(Stored data)
● ● ● ●

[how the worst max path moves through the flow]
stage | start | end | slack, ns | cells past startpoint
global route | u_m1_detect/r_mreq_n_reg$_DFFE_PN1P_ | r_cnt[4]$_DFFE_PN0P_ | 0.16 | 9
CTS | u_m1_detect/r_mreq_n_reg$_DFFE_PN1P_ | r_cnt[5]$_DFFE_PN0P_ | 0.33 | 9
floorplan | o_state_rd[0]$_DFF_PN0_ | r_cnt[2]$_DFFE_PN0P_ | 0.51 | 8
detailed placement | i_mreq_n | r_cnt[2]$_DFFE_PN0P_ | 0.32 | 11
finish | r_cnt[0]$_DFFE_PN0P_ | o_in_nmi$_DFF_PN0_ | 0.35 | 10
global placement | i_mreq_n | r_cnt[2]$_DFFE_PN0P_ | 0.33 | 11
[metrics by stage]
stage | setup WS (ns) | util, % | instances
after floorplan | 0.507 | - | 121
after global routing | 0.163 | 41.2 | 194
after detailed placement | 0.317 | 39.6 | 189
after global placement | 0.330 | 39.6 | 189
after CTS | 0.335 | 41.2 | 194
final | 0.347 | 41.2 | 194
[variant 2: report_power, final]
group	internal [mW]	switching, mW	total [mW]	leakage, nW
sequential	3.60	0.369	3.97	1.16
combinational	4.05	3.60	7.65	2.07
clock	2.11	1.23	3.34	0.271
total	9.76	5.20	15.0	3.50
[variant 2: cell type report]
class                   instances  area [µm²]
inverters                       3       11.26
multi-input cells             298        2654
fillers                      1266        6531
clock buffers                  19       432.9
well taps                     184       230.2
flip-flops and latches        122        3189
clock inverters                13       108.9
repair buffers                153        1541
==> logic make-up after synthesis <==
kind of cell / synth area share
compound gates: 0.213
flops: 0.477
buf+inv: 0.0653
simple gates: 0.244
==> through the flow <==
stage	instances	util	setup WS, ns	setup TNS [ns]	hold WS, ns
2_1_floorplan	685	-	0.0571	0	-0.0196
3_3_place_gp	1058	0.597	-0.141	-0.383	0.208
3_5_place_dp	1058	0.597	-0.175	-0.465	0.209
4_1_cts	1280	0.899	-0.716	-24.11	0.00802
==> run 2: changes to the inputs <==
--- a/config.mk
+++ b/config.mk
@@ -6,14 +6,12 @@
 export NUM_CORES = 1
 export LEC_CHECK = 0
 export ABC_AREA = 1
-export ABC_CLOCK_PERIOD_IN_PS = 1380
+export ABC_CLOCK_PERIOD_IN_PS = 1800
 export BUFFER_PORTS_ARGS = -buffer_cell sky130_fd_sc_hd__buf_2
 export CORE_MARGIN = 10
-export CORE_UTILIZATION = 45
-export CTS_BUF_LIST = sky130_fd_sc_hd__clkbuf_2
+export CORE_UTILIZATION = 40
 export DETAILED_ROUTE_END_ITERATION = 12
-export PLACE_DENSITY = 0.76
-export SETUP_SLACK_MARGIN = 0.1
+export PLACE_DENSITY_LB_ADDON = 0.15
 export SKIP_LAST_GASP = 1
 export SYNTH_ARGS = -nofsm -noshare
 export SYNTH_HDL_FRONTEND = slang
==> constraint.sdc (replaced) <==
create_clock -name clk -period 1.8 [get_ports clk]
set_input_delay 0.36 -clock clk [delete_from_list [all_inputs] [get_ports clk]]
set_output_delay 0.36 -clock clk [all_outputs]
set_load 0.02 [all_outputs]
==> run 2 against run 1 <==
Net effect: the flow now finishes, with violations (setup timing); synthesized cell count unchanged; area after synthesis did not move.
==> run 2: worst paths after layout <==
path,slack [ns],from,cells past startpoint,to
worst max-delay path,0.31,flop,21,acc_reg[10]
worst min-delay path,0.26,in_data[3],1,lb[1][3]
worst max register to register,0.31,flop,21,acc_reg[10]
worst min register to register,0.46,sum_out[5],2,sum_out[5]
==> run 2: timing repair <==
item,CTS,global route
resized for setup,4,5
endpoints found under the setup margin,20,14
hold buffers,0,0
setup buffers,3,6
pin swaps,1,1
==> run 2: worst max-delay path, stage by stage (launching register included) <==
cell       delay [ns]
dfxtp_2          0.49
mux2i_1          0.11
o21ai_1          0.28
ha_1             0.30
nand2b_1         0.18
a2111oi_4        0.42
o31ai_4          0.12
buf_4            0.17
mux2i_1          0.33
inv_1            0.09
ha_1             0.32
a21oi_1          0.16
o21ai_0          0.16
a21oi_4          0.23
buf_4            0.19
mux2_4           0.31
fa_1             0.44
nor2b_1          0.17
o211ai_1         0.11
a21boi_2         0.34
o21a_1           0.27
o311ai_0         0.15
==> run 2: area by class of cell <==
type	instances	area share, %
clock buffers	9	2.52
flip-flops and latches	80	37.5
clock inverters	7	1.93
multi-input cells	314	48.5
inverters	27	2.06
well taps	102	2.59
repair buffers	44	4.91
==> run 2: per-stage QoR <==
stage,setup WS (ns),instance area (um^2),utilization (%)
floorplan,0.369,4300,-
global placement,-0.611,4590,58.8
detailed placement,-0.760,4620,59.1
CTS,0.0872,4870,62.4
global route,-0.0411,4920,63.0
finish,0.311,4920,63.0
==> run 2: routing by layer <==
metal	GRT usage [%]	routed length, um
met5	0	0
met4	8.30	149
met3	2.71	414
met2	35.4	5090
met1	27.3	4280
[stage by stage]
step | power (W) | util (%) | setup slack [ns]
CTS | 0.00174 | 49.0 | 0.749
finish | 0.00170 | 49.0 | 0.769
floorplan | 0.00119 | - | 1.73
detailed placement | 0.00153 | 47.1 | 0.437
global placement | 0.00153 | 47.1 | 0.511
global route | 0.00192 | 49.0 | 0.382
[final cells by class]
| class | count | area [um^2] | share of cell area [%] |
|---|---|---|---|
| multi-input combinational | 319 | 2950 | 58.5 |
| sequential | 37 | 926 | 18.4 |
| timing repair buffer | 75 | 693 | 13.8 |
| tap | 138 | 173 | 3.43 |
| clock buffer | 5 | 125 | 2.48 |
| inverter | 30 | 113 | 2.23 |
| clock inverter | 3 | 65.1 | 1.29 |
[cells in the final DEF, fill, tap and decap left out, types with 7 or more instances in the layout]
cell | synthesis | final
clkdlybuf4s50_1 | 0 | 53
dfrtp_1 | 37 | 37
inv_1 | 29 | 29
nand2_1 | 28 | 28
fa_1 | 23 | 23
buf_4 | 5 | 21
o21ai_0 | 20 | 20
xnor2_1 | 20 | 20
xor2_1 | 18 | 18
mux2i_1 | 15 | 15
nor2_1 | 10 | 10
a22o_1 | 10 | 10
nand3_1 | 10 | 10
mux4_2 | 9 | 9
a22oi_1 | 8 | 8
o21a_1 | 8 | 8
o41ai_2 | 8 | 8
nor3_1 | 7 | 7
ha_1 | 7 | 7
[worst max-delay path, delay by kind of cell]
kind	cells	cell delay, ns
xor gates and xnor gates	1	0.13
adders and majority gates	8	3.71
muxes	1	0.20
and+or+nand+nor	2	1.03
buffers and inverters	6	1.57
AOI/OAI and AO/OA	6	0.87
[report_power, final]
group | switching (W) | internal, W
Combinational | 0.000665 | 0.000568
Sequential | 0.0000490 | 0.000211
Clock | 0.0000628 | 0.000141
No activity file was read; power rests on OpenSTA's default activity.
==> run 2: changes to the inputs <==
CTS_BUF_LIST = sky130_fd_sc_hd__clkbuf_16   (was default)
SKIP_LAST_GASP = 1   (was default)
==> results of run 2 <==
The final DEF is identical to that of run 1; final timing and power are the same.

● ● ● ●

Reply with an exact copy of the lines running from the one containing "926 | 18.4 |" through the end of the entries above, both ends included.

### Result
| sequential | 37 | 926 | 18.4 |
| timing repair buffer | 75 | 693 | 13.8 |
| tap | 138 | 173 | 3.43 |
| clock buffer | 5 | 125 | 2.48 |
| inverter | 30 | 113 | 2.23 |
| clock inverter | 3 | 65.1 | 1.29 |
[cells in the final DEF, fill, tap and decap left out, types with 7 or more instances in the layout]
cell | synthesis | final
clkdlybuf4s50_1 | 0 | 53
dfrtp_1 | 37 | 37
inv_1 | 29 | 29
nand2_1 | 28 | 28
fa_1 | 23 | 23
buf_4 | 5 | 21
o21ai_0 | 20 | 20
xnor2_1 | 20 | 20
xor2_1 | 18 | 18
mux2i_1 | 15 | 15
nor2_1 | 10 | 10
a22o_1 | 10 | 10
nand3_1 | 10 | 10
mux4_2 | 9 | 9
a22oi_1 | 8 | 8
o21a_1 | 8 | 8
o41ai_2 | 8 | 8
nor3_1 | 7 | 7
ha_1 | 7 | 7
[worst max-delay path, delay by kind of cell]
kind	cells	cell delay, ns
xor gates and xnor gates	1	0.13
adders and majority gates	8	3.71
muxes	1	0.20
and+or+nand+nor	2	1.03
buffers and inverters	6	1.57
AOI/OAI and AO/OA	6	0.87
[report_power, final]
group | switching (W) | internal, W
Combinational | 0.000665 | 0.000568
Sequential | 0.0000490 | 0.000211
Clock | 0.0000628 | 0.000141
No activity file was read; power rests on OpenSTA's default activity.
==> run 2: changes to the inputs <==
CTS_BUF_LIST = sky130_fd_sc_hd__clkbuf_16   (was default)
SKIP_LAST_GASP = 1   (was default)
==> results of run 2 <==
The final DEF is identical to that of run 1; final timing and power are the same.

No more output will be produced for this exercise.